I spark-submit jobs on an Amazon EMR cluster. I'd like all spark logging to be sent to redis/logstash. What is the proper way to configure spark under EMR to do this?
Keep log4j: Add a bootstrap action to modify /home/hadoop/spark/conf/log4j.properties to add an appender? However, this file already contains a lot of stuff and is a symlink to hadoop conf file. I don't want to fiddle too much with that as it already contains some rootLoggers. Which appender would do best? ryantenney/log4j-redis-appender + logstash/log4j-jsonevent-layout OR pavlobaron/log4j2redis ?
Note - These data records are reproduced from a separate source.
<file path="config.mk">
export PLATFORM = sky130hd
export DESIGN_NAME = cah_div
export DESIGN_NICKNAME = d
export VERILOG_FILES = /design/src/hw/rtl/cah_pkg.sv /design/src/hw/rtl/cah_div.sv
export SDC_FILE = /design/constraint.sdc
export NUM_CORES = 1
export LEC_CHECK = 0
export ABC_CLOCK_PERIOD_IN_PS = 6400
export BUFFER_PORTS_ARGS = -buffer_cell sky130_fd_sc_hd__buf_2
export CAP_MARGIN = 10
export CORE_ASPECT_RATIO = 0.8
export CORE_UTILIZATION = 25
export DETAILED_ROUTE_END_ITERATION = 10
export GPL_TIMING_DRIVEN = 0
export PLACE_DENSITY = 0.5
export SLEW_MARGIN = 20
export SYNTH_ARGS = -nofsm -noshare
export SYNTH_HDL_FRONTEND = slang
export SYNTH_SLANG_ARGS = --single-unit
</file>
<file path="constraint.sdc">
create_clock -name clk -period 6.4 [get_ports clk]
set_input_delay 0.32 -clock clk [delete_from_list [all_inputs] [get_ports clk]]
set_output_delay 0.32 -clock clk [all_outputs]
set_load 0.02 [all_outputs]
</file>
Migrate to slf4j+logback: Exclude slf4j-log4j12 from spark-core, add log4j-over-slf4j ... and use a logback.xml with a com.cwbase.logback.RedisAppender? Looks like this will be problematic with dependencies. Will it hide log4j.rootLoggers already defined in log4j.properties?
Anything else I missed?
What are your thoughts on this?
Update
Looks like I can't get second option to work. Running tests is just fine but using spark-submit (with --conf spark.driver.userClassPathFirst=true) always end up with the dreaded "Detected both log4j-over-slf4j.jar AND slf4j-log4j12.jar on the class path, preempting StackOverflowError."
I would setup an extra daemon for that on the cluster.